O estopim de tudo foi uma contratação por inexigibilidade de dependências do Hotel Canárius, em Gravatá, incluindo auditório, capacidade de acomodações e refeições para a realização da 1ª Reunião Estratégica de Trabalho, Integração, Planejamento e Avaliação – RET IPA 2023 – que teria como finalidade a análise e fechamento das ações do IPA em 2023, além da elaboração do planejamento para 2024. O evento seria realizado nos dias 12 e 13 de dezembro e contaria com a presença de 600 participantes de todas as regiões do estado, todos diretamente ligados ao IPA.
O evento foi tratado pela bancada de oposição como “a confra de R$ 600 mil”, o que provocou uma repercussão negativa e a suspensão da contratação e consequentemente do evento. Sim, o valor previsto para a contratação seria de R$ 610.000,00. No entanto, a realidade é diferente das narrativas criadas acerca do caso.
A verdade
Um evento que reúne 600 participantes ligados a um órgão como o IPA, custando o valor de R$ 610.000,00 que já inclui hospedagens, alimentação e uso de auditório por dois dias, sai ao custo de R$ 1.016,00 por pessoa, o que representa uma despesa diária de apenas R$ 508,00 pela permanência de cada servidor durante o evento.
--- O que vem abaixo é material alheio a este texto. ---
===== config.mk =====
export PLATFORM = sky130hd
export DESIGN_NAME = smb1_mailbox
export DESIGN_NICKNAME = d
export VERILOG_FILES = /design/src/smb1_pkg.sv /design/src/smb1_mailbox.sv /design/src/smb1_msg_store.sv
export SDC_FILE = /design/constraint.sdc
export NUM_CORES = 1
export LEC_CHECK = 0
export BUFFER_PORTS_ARGS = -buffer_cell sky130_fd_sc_hd__clkbuf_2
export CORE_MARGIN = 2
export CORE_UTILIZATION = 53
export CTS_BUF_LIST = sky130_fd_sc_hd__clkbuf_16
export DETAILED_ROUTE_END_ITERATION = 8
export MAX_ROUTING_LAYER = met4
export PLACE_DENSITY = 0.92
export SLEW_MARGIN = 20
export SYNTH_ARGS = -nofsm -noshare
export SYNTH_HDL_FRONTEND = slang
export SYNTH_SLANG_ARGS = --single-unit

===== constraint.sdc =====
create_clock -name sys_clk_i -period 2.9 [get_ports sys_clk_i]
set_input_delay 0.29 -clock sys_clk_i [delete_from_list [all_inputs] [get_ports sys_clk_i]]
set_output_delay 0.29 -clock sys_clk_i [all_outputs]
set_load 0.05 [all_outputs]

===== src/smb1_pkg.sv =====
// Package with offsets, field positions, reset values and types of the second message mailbox.
package smb1_pkg;

  // Register offsets on the local register port.
  localparam logic [7:0] SMB1_CTL_OFFS = 8'h96;
  localparam logic [7:0] SMB1_STAT_OFFS = 8'h97;
  localparam logic [7:0] SMB1_BYTE0_OFFS = 8'h98;
  localparam logic [7:0] SMB1_BYTE1_OFFS = 8'h99;
  localparam logic [7:0] SMB1_BYTE2_OFFS = 8'h9A;
  localparam logic [7:0] SMB1_BYTE3_OFFS = 8'h9B;
  localparam logic [7:0] SMB1_ITYPE_OFFS = 8'h9C;

  // Widths.
  localparam int SMB1_DATA_W = 8;
  localparam int SMB1_MSG_BYTES = 4;
  localparam int SMB1_MSG_W = 32;

  // Control field positions.
  localparam int SMB1_CTL_EN_BIT = 0;
  localparam int SMB1_CTL_DIR_BIT = 1;
  localparam int SMB1_CTL_EIEN_BIT = 2;
  localparam int SMB1_CTL_FIEN_BIT = 3;
  localparam int SMB1_CTL_LEN_LSB = 4;
  localparam int SMB1_CTL_LEN_MSB = 5;
  localparam logic [7:0] SMB1_CTL_MASK = 8'h3F;

  // Status and interrupt-type field positions.
  localparam int SMB1_STAT_EIRQ_BIT = 5;
  localparam int SMB1_STAT_FIRQ_BIT = 4;
  localparam int SMB1_STAT_EMPTY_BIT = 1;
  localparam int SMB1_STAT_FULL_BIT = 0;

  // Values after reset.
  localparam logic [7:0] SMB1_CTL_RST = 8'h00;
  localparam logic [7:0] SMB1_ZERO_BYTE = 8'h00;
  localparam logic [31:0] SMB1_MSG_RST = 32'h00000000;

  // Occupancy of the mailbox, one-hot.
  typedef enum logic [1:0] {
    SMB1_ST_EMPTY = 2'b01,
    SMB1_ST_FULL = 2'b10
  } smb1_state_type;

  // One access on the local register port.
  typedef struct packed {
    logic [7:0] addr;
    logic [7:0] wdata;
    logic wr;
    logic rd;
  } smb1_req_type;

endpackage

===== src/smb1_mailbox.sv =====
// Second message mailbox of a subordinate node: control, status, four data bytes, interrupt.
//
// Local design decision: the address-and-strobe port.
`timescale 1ns/1ps
module smb1_mailbox
  import smb1_pkg::*;
(
  input wire logic sys_clk_i,
  input wire logic sys_rst_i,
  input wire logic subordinate_mode_i,
  input wire logic [7:0] reg_addr_i,
  input wire logic [7:0] reg_wdata_i,
  input wire logic reg_wr_i,
  input wire logic reg_rd_i,
  output logic [7:0] reg_rdata_o,
  input wire logic remote_load_i,
  input wire logic [31:0] remote_data_i,
  input wire logic remote_take_i,
  output logic [31:0] remote_data_o,
  output logic remote_full_o,
  output logic irq_o
);

  // Address match, used for every register decode.
  function automatic logic addr_hit(input logic [7:0] addr, input logic [7:0] offs);
    addr_hit = (addr == offs);
  endfunction

  smb1_req_type req;
  smb1_state_type state_r;
  smb1_state_type state_nxt;
  logic [7:0] ctl_r;
  logic [7:0] ctl_nxt;
  logic eirq_r;
  logic eirq_nxt;
  logic firq_r;
  logic firq_nxt;
  logic irq_r;
  logic full_r;
  logic [7:0] rdata_r;
  logic [7:0] rdata_nxt;
  logic [31:0] msg;
  logic [3:0] byte_hit;
  logic [3:0] byte_we;
  logic [7:0] byte_sel;

  // Bundle the local access.
  assign req = '{addr: reg_addr_i, wdata: reg_wdata_i, wr: reg_wr_i, rd: reg_rd_i};

  // The whole map is hidden outside subordinate mode, so a main node sees zeros there.
  wire sub_en = subordinate_mode_i;
  wire ctl_hit = sub_en & addr_hit(req.addr, SMB1_CTL_OFFS);
  wire stat_hit = sub_en & addr_hit(req.addr, SMB1_STAT_OFFS);
  wire itype_hit = sub_en & addr_hit(req.addr, SMB1_ITYPE_OFFS);
  wire wr_ctl = req.wr & ctl_hit;
  wire wr_itype = req.wr & itype_hit;

  // Data byte decode, one lane per byte of the message.
  genvar g;
  generate
    for (g = 0; g < SMB1_MSG_BYTES; g++) begin : g_byte
      assign byte_hit[g] = sub_en & addr_hit(req.addr, SMB1_BYTE0_OFFS + 8'(g));
      assign byte_we[g] = req.wr & byte_hit[g];
    end
  endgenerate

  // Control fields.
  wire mbox_en = ctl_r[SMB1_CTL_EN_BIT];
  wire dir_tx = ctl_r[SMB1_CTL_DIR_BIT];
  wire eien = ctl_r[SMB1_CTL_EIEN_BIT];
  wire fien = ctl_r[SMB1_CTL_FIEN_BIT];
  wire [1:0] len_sel = ctl_r[SMB1_CTL_LEN_MSB:SMB1_CTL_LEN_LSB];
  wire is_empty = (state_r == SMB1_ST_EMPTY);
  wire is_full = (state_r == SMB1_ST_FULL);

  // The last byte of the configured length completes or consumes the message.
  wire last_wr = byte_we[len_sel];
  wire last_rd = req.rd & byte_hit[len_sel];
  wire go_full = mbox_en & is_empty & (dir_tx ? last_wr : remote_load_i);
  wire go_empty = mbox_en & is_full & (dir_tx ? remote_take_i : last_rd);
  wire rx_load = go_full & ~dir_tx;

  // Occupancy; a disabled mailbox is held empty and raises nothing.
  always_comb begin
    state_nxt = state_r;
    if (!mbox_en) begin
      state_nxt = SMB1_ST_EMPTY;
    end else begin
      case (state_r)
        SMB1_ST_EMPTY: begin
          if (go_full) begin
            state_nxt = SMB1_ST_FULL;
          end
        end
        SMB1_ST_FULL: begin
          if (go_empty) begin
            state_nxt = SMB1_ST_EMPTY;
          end
        end
        default: begin
          state_nxt = SMB1_ST_EMPTY;
        end
      endcase
    end
  end

  // Interrupt flags: a new event beats a write-one clear in the same cycle.
  wire eirq_set = go_empty & eien;
  wire firq_set = go_full & fien;
  wire eirq_clr = wr_itype & req.wdata[SMB1_STAT_EIRQ_BIT];
  wire firq_clr = wr_itype & req.wdata[SMB1_STAT_FIRQ_BIT];
  assign eirq_nxt = eirq_set | (eirq_r & ~eirq_clr);
  assign firq_nxt = firq_set | (firq_r & ~firq_clr);

  // Control register; the status register has no write path at all.
  assign ctl_nxt = wr_ctl ? (req.wdata & SMB1_CTL_MASK) : ctl_r;

  // Read-back words; interrupt type repeats the two status flag bits and reads zero in bits 3:0.
  wire [7:0] stat_word = {2'b00, eirq_r, firq_r, 2'b00, is_empty, is_full};
  wire [7:0] itype_word = {2'b00, eirq_r, firq_r, 4'h0};
  assign byte_sel = (byte_hit[0] ? msg[7:0] : SMB1_ZERO_BYTE) |
                    (byte_hit[1] ? msg[15:8] : SMB1_ZERO_BYTE) |
                    (byte_hit[2] ? msg[23:16] : SMB1_ZERO_BYTE) |
                    (byte_hit[3] ? msg[31:24] : SMB1_ZERO_BYTE);
  wire [7:0] rd_mux = (ctl_hit ? ctl_r : SMB1_ZERO_BYTE) |
                      (stat_hit ? stat_word : SMB1_ZERO_BYTE) |
                      (itype_hit ? itype_word : SMB1_ZERO_BYTE) |
                      byte_sel;
  // Read data stand only in the cycle after the strobe; unmapped reads give zero.
  assign rdata_nxt = req.rd ? rd_mux : SMB1_ZERO_BYTE;

  // Message bytes live in the store; a receive load overwrites all four.
  smb1_msg_store u_store (
    .sys_clk_i(sys_clk_i),
    .sys_rst_i(sys_rst_i),
    .byte_we_i(byte_we),
    .byte_wdata_i(req.wdata),
    .load_i(rx_load),
    .load_data_i(remote_data_i),
    .msg_o(msg)
  );

  // State, flags and output registers.
  always_ff @(posedge sys_clk_i) begin
    if (sys_rst_i) begin
      state_r <= SMB1_ST_EMPTY;
      ctl_r <= SMB1_CTL_RST;
      eirq_r <= 1'b0;
      firq_r <= 1'b0;
      irq_r <= 1'b0;
      full_r <= 1'b0;
      rdata_r <= SMB1_ZERO_BYTE;
    end else begin
      state_r <= state_nxt;
      ctl_r <= ctl_nxt;
      eirq_r <= eirq_nxt;
      firq_r <= firq_nxt;
      irq_r <= eirq_nxt | firq_nxt;
      full_r <= (state_nxt == SMB1_ST_FULL);
      rdata_r <= rdata_nxt;
    end
  end

  assign reg_rdata_o = rdata_r;
  assign remote_data_o = msg;
  assign remote_full_o = full_r;
  assign irq_o = irq_r;
endmodule


===== src/smb1_msg_store.sv =====
// Four-byte message store with per-byte local writes and a whole-word load from the far side.
`timescale 1ns/1ps
module smb1_msg_store
  import smb1_pkg::*;
(
  input wire logic sys_clk_i,
  input wire logic sys_rst_i,
  input wire logic [3:0] byte_we_i,
  input wire logic [7:0] byte_wdata_i,
  input wire logic load_i,
  input wire logic [31:0] load_data_i,
  output logic [31:0] msg_o
);

  logic [31:0] msg_r;
  logic [31:0] msg_nxt;

  // Each byte lane takes the whole-word load first; the far side owns a full message.
  genvar g;
  generate
    for (g = 0; g < SMB1_MSG_BYTES; g++) begin : g_lane
      assign msg_nxt[g*8 +: 8] = load_i ? load_data_i[g*8 +: 8] :
                                 byte_we_i[g] ? byte_wdata_i : msg_r[g*8 +: 8];
    end
  endgenerate

  // Message word register; the outputs read it directly.
  always_ff @(posedge sys_clk_i) begin
    if (sys_rst_i) begin
      msg_r <= SMB1_MSG_RST;
    end else begin
      msg_r <= msg_nxt;
    end
  end

  assign msg_o = msg_r;

endmodule


* Word level (Yosys, flattened, before mapping) *
Index checks and enable logic that the tools add are counted.

storage, ports and cells
  flip-flop bits (word level) = 52
  input bits = 55
  word-level logic and storage cells = 90

operators by class
  order comparisons = 1
  equal/unequal tests = 10
  multiplexer cells = 25
  bitwise gates (word level) = 38
  reduce and logical (&&, ||, !) cells = 5

operator list
  kind                count
  $mux 8              12
  $eq 8x8->1 const B  7
  $and 1x1->1         25
  $or 8x8->8          3
  $mux 6              3
  $or 6x6->6          2
  $or 6x8->8          1
  $reduce_bool 2->1   4
  $mux 2              3
  $bmux 1 s2          2
  $eq 2x2->1 const B  2
  $mux 1              4
  $not 1->1           4
  $pmux 2 s2          1
  $lt 2x3->1 const B  1
  $or 1x1->1          3
  $eq 2x1->1 const B  1
  $reduce_or 2->1     1

* Logic depth before layout (Yosys ltp) *
Gate-level depths: netlist of run 1.

  depth after elaboration = 11
  mapped depth = 7
  mapped depth without buffers = 6

* Cells and area by module *
Synthesis of run 1 repeated with hierarchy kept, for this count alone.

second synthesis, totals
  cells, all modules = 278
  area total of the unflattened synthesis = 2,900.3 um^2

by module, submodules not included
  module          instances  cells an instance  area an instance (um^2)  sequential area each (um^2)
  smb1_msg_store  1          142                1,637.8                  640.6
  smb1_mailbox    1          136                1,262.5                  400.4

* Worst setup path before layout of run 1 *
OpenSTA, ideal clock, no wires.

  path type = input-to-reg
  start = input port reg_addr_i[6]
  end = register u_store.msg_r[2] (netlist: u_store.msg_o[2])
  setup time = 0.086 ns
  arrival time = 1.489 ns
  data required time = 2.814 ns
  setup slack = 1.325 ns
  cell stages on the path = 6
  path through = nand4bb_1 > buf_2 > nor3_2 > nand3_2 > mux2i_1 > a211oi_1

on the way
  word-level cells in the longest chain between the ends = 9
  elaborated cells on any way between the ends = 19
  classes of those cells = 4 x eq/ne; 4 x mux; 10 x bitwise; 1 x reduce/logical

ends and longest elaborated chain
  item                                         RTL line              text
  from (decl)                                  smb1_mailbox.sv:11    input wire logic [7:0] reg_addr_i,
  $eq 8x8->1                                   smb1_mailbox.sv:26    addr_hit = (addr == offs);
  $and 1x1->1                                  smb1_mailbox.sv:62    assign byte_hit[g] = sub_en & addr_hit(req.addr, SMB1_BYTE0_OFFS + 8'(g));
  $and 1x1->1                                  smb1_mailbox.sv:63    assign byte_we[g] = req.wr & byte_hit[g];
  $bmux 1 s2                                   smb1_mailbox.sv:77    wire last_wr = byte_we[len_sel];
  $mux 1 (implied by the code)                 smb1_mailbox.sv:77
  $mux 1                                       smb1_mailbox.sv:79    wire go_full = mbox_en & is_empty & (dir_tx ? last_wr : remote_load_i);
  $and 1x1->1                                  smb1_mailbox.sv:79
  $and 1x1->1                                  smb1_mailbox.sv:81    wire rx_load = go_full & ~dir_tx;
  $mux 8 or $reduce_bool 2->1 (tied branches)  n/a
  to (signal assigned)                         smb1_msg_store.sv:32  msg_r <= msg_nxt;
  to (decl)                                    smb1_msg_store.sv:15  logic [31:0] msg_r;

Parallel ways exist; a longest one is shown, timed or not. The select of a mux whose other input is x is not followed.
A chain may end at the register's enable or synchronous reset.

* Final worst setup path of run 1 *
  start = input port reg_addr_i[6]
  end = register u_store.msg_r[20] (netlist: u_store.msg_o[20])

The elaborated chain is that of the path after synthesis.

==> run_results.csv, run 1 <==
group,metric,value,unit
timing,fmax,491,MHz
clock_network,cts_tree,"done",
clock_network,cts_root_buf,"clkbuf_16",
global_routing,grt_pass1_vias,2429,
finish,seqCellArea,1040,sq um
synthesis,synthArstFlopShare,0,%
finish,multi_input_area,1470,sq um
floorplanning,coreArea,4750,sq um
synthesis,synth_top_family_by_area,"compound AO/OA/AOI/OAI gates",
synthesis,synth_fp_nets,348,
power_and_ir_drop,leakagePower,1.37,nW
critical_path,cp_max_fo,8,
clock_network,cts_buffers,5,
timing,layout_setup_ws,865,ps
timing,period_needed,2030,ps
critical_path,cp.arrival,2180,ps
clock_network,cts_buffer_depth,2,
run,max_cap_violations,0,
timing,setup_viol_count_final,0,
hold_path,hold_path_depth,3,
drt,wl_per_cell,17.4,um
drt,drtIter0Drc,235,
synthesis,synth-main-ff-cell,"dfxtp_1",
place,dpl_cell_area,3120,sq um
synthesis,synth-seq-cells,52,
global_routing,antenna_found_initial,0,
timing,maxSlewHeadroom,58.0,%
timing,setup_tns,0,ps
drt,drc,0,
timing,hold_viol,0,
finish,fill_cells,389,
finish,postLayoutCellArea,3280,sq um
critical_path,cp.required,3040,ps
timing,drv_slew,0,
critical_path,critical_path.startpoint_type,"input port",
finish,antenna_cells,0,
power_and_ir_drop,power_density,448,nW/um^2
synthesis,synth.mux.area_fraction,17.6,%
synthesis,synth_compound_area_share,18.7,%
synthesis,synth_cells,291,
clock_network,clkSlewWorstSetupHoldPaths,70,ps
synthesis,syn_avg_cell_area,9.06,sq um
finish,final_cell_mix,"clkbuf_2, dfxtp_1, nor2_1",
hold_path,hp-class,"in2reg",
floorplanning,io_pins,97,
critical_path,end_kind,"flip-flop",
synthesis,synth_area,2640,sq um
power_and_ir_drop,p_total,1.47,mW
finish,stdcell_count,441,
global_routing,grt_pass1_wl,11700,um
synthesis,yosysWarnings,0,
finish,utilization,69.0,%
synthesis,synth-adder-area-share,0.950,%
finish,layout_commonest_cell,"clkbuf_2",
drt,routed_wl,7650,um
drt,vias,2703,
floorplanning,initial_core_util,55.4,%
place,dp.cells,433,
clock_network,cts_hold_buf,0,
global_routing,gr-total-overflow,0,
status,status,"finished clean",
synthesis,synthXorXnorAreaFrac,0.665,%
timing,rsz0062_at_grt,"false",
finish,nNetsFinal,430,
floorplanning,die_x,74.5,um
floorplanning,dieArea,5550,sq um
place,io_buffer_count,96,
global_routing,grt_usage,28.8,%
synthesis,yosys.cell_types.count,45,
finish,drive_above_1_share,32.1,%
place,globalplace.congestion,1.05,
timing,hold_ws,259,ps
drt,final_antenna_net_count,0,
clock_network,htreeDepth,2,
place,dp_slack,621,ps
drt,dr.pass1.iters,7,
synthesis,synthSimpleGateAreaFrac,17.7,%
timing,worst_pin_slew,630,ps
clock_network,cts_setup_buffers,0,
synthesis,ys_seq_area_share,39.5,%
drt,via_per_inst,6.13,
critical_path,reg2regPathDepth,7,
synthesis,synth_edf_count,0,
floorplanning,rows,25,
finish,syn_to_final_growth,24.5,%
timing,skew,7.23,ps
floorplanning,die_h,74.5,um
critical_path,crit_type,"in2reg",
power_and_ir_drop,ir_drop,0.219,mV
global_routing,grt_max_degree,66,
clock_network,clock_sinks,52,
critical_path,reg2reg_slack,1030,ps
timing,period_share,70.2,%
clock_network,clock_latency,290,ps
clock_network,postCtsResizedCells,0,
place,dp_hpwl,5460,um
==> flip-flops by register name (all words and copies together), names as in the netlist <==
register	flops
remote_full_o	1
reg_rdata_o	8
eirq_r	1
u_store.msg_o	32
state_r	2
firq_r	1
ctl_r	6
irq_o	1
==> cells in the mapped netlist (2+ instances only) <==
cell type | number | area (sq um)
dfxtp_1 | 52 | 1040
nor2_1 | 44 | 165
mux2i_1 | 34 | 340
a211oi_1 | 33 | 248
clkbuf_1 | 16 | 60.1
nand2_1 | 16 | 60.1
a21oi_1 | 15 | 75.1
nand3_1 | 9 | 45.0
mux2_2 | 5 | 56.3
nor3_1 | 5 | 25.0
and3_1 | 4 | 25.0
buf_2 | 4 | 20.0
a22o_1 | 3 | 26.3
a22oi_1 | 3 | 22.5
a31oi_1 | 3 | 18.8
buf_4 | 3 | 22.5
inv_1 | 3 | 11.3
mux4_2 | 3 | 67.6
o21ai_0 | 3 | 15.0
a222oi_1 | 2 | 20.0
a32oi_1 | 2 | 17.5
and3b_1 | 2 | 17.5
ha_1 | 2 | 25.0
nand2b_1 | 2 | 12.5
o21a_1 | 2 | 15.0
xnor2_1 | 2 | 17.5
==> metal layers <==
layer	vias up	share of wire [%]	track usage, %
li1	1245	-	-
met2	173	48	45.6
met1	1270	42	37.3
met3	15	9.3	6.23
met4	0	1.1	8.13
met5	-	0	-
==> logic make-up after synthesis <==
logic type / Yosys count
buf+inv: 28
flops: 52
mux: 42
compound gates: 70
simple gates: 95
xor+xnor: 2
fa+ha+maj: 2
==> cell type report <==
type,instances,area share [%]
repair buffers,100,15.6
flip-flops and latches,52,31.7
inverters,3,0.343
multi-input cells,211,44.8
clock inverters,3,1.18
well taps,67,2.56
clock buffers,5,3.81
==> worst max-delay path: stages <==
cell       delay [ps]
clkbuf_2           90
nand4bb_1         430
nor2_2            400
and3_1            580
mux2i_1           280
a211oi_1          100
==> worst paths after layout <==
path	to	startpoint
worst max-delay path	u_store.msg_o[20]	reg_addr_i[6]
worst min-delay path	u_store.msg_o[16]	remote_data_i[16]
worst max register to register	irq_o	state_r[1]
worst min register to register	ctl_r[4]	ctl_r[4]
==> report_power, final <==
part	switching, mW	internal [mW]
clock network	0.254	0.403
registers	0.000515	0.714
logic	0.0581	0.0391
total	0.313	1.16
Power figures use the tool's default switching activity.
==> inputs of run 2 (changes only) <==
- ABC_AREA: unset -> 1
- CORE_UTILIZATION: 53 -> 49
- PLACE_DENSITY: 0.92 -> 0.87
- clock period: 2.9 -> 2 ns (I/O delays scaled with it)
==> run_results.csv, run 2 <==
group,metric,value,unit
run,max_cap_violations,0,
drt,via_per_inst,5.90,
clock_network,cts_hold_buf,0,
synthesis,synth_cells,342,
floorplanning,die_h,76.3,um
synthesis,yosys-top-cells-area,"dfxtp_1, nand2_1, nand4_1, a31oi_1, o21ai_0",
global_routing,gr-total-overflow,0,
clock_network,clock_sinks,52,
drt,drtIter0Drc,390,
floorplanning,coreArea,5070,sq um
global_routing,grt_pass1_wl,13600,um
finish,nNetsFinal,491,
timing,setup_viol_count_final,0,
synthesis,synth_common_cells,"nand2_1, dfxtp_1, nand4_1",
drt,vias,2979,
finish,layout_commonest_cell,"clkbuf_2",
drt,final_antenna_net_count,0,
synthesis,synth_edf_count,0,
synthesis,synth_top_area_share,40.7,%
floorplanning,io_pins,97,
drt,dr.pass1.iters,7,
timing,fmax,595,MHz
synthesis,yosysMostFrequentCell,"nand2_1",
clock_network,cts_buffers,5,
clock_network,cts_tree,"done",
drt,wl_per_cell,16.0,um
synthesis,synth-main-ff-cell,"dfxtp_1",
timing,hold_viol,0,
timing,rsz0062_at_grt,"false",
timing,drv_slew,0,
synthesis,syn_avg_cell_area,7.48,sq um
synthesis,yosys.cell_types.count,29,
timing,skew,10.1,ps
timing,worst_pin_slew,505,ps
drt,routed_wl,8100,um
critical_path,reg2regPathDepth,8,
synthesis,synth_top_cell_by_area,"dfxtp_1",
clock_network,clock_latency,290,ps
power_and_ir_drop,power_density,625,nW/um^2
critical_path,end_kind,"flip-flop",
finish,final_cell_mix,"clkbuf_2, nand2_1, dfxtp_1",
critical_path,critPathMaxStageDelay,350,ps
place,io_buffer_count,96,
timing,layout_setup_ws,320,ps
floorplanning,die_x,76.3,um
floorplanning,rows,26,
power_and_ir_drop,p_total,2.02,mW
finish,largest_reg_flops,32,
synthesis,synth_fp_nets,399,
critical_path,cp_cell_sequence,"inv_1, ha_1, nand2_1, clkinv_1, nand3_2, nand2_2, o21ai_0, a31oi_1",
clock_network,cts_buffer_depth,2,
global_routing,grt_pass1_vias,2678,
power_and_ir_drop,ir_drop,0.433,mV
hold_path,hp-class,"in2reg",
finish,antenna_cells,0,
timing,maxSlewHeadroom,66.2,%
drt,drc,0,
synthesis,synth_area,2560,sq um
synthesis,synthArstFlopShare,0,%
synthesis,synth-seq-cells,52,
critical_path,critical_path.startpoint_type,"flip-flop",
clock_network,htreeDepth,2,
global_routing,grt_max_degree,35,
place,dp_hpwl,6070,um
timing,hold_ws,176,ps
hold_path,hold_path_depth,3,
timing,setup_tns,0,ps
critical_path,crit_type,"reg2reg",
timing,period_needed,1680,ps
finish,syn_to_final_growth,26.7,%
critical_path,cp.arrival,1850,ps
critical_path,cp_max_fo,16,
place,globalplace.congestion,0.922,
power_and_ir_drop,leakagePower,1.49,nW
global_routing,grt_usage,29.8,%
critical_path,cpMaxStageDelayCell,"dfxtp_1",
finish,drive_above_1_share,29.4,%
critical_path,cp.required,2170,ps
synthesis,yosysWarnings,0,
floorplanning,dieArea,5820,sq um
clock_network,clkSlewWorstSetupHoldPaths,70,ps
place,dp_slack,202,ps
timing,period_share,84.0,%
status,status,"finished clean",
global_routing,antenna_found_initial,0,
synthesis,ys_seq_area_share,40.7,%
floorplanning,initial_core_util,50.4,%
clock_network,cts_root_buf,"clkbuf_16",
run 2: changes by cell type in the layout (fill, tap and decap cells not counted), sizes merged, moves of 33 or more:
cell / before / now
nand2: 16 / 73
o21ai: 3 / 45
nand4: 1 / 38
a31oi: 3 / 37
mux2i: 34 / 0
a211oi: 33 / 0
run 2: cell families after synthesis:
group	Yosys count	share of synthesized area [%]
DFF	52	40.7
adders and majority gates	2	0.978
buffers and inverters	50	8.41
and+or+nand+nor	138	27.2
AOI/OAI and AO/OA	100	22.7
run 2: metrics by stage:
stage / utilization (%) / instances / area (sq um)
after global placement: 61.0 / 497 / 3100
after floorplan: - / 342 / 2560
final: 63.9 / 505 / 3240
after CTS: 63.8 / 505 / 3240
after global routing: 63.9 / 505 / 3240
after detailed placement: 61.0 / 497 / 3100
Porque os servidores do IPA não podem desfrutar de uma atividade em local agradável, com comida boa e que proporcione um pouco de lazer nas horas vagas, depois de um ano inteiro de trabalho duro? Será pelo fato de serem simples trabalhadores?
A verdade é que Joaquim Neto deu vida ao IPA, órgão que era ofuscado, sucateado e sequer ninguém ouvia falar. Hoje, tem gente querendo tirá-lo da presidência, no grito, apenas para sentar em sua cadeira e colher aquilo que não plantou.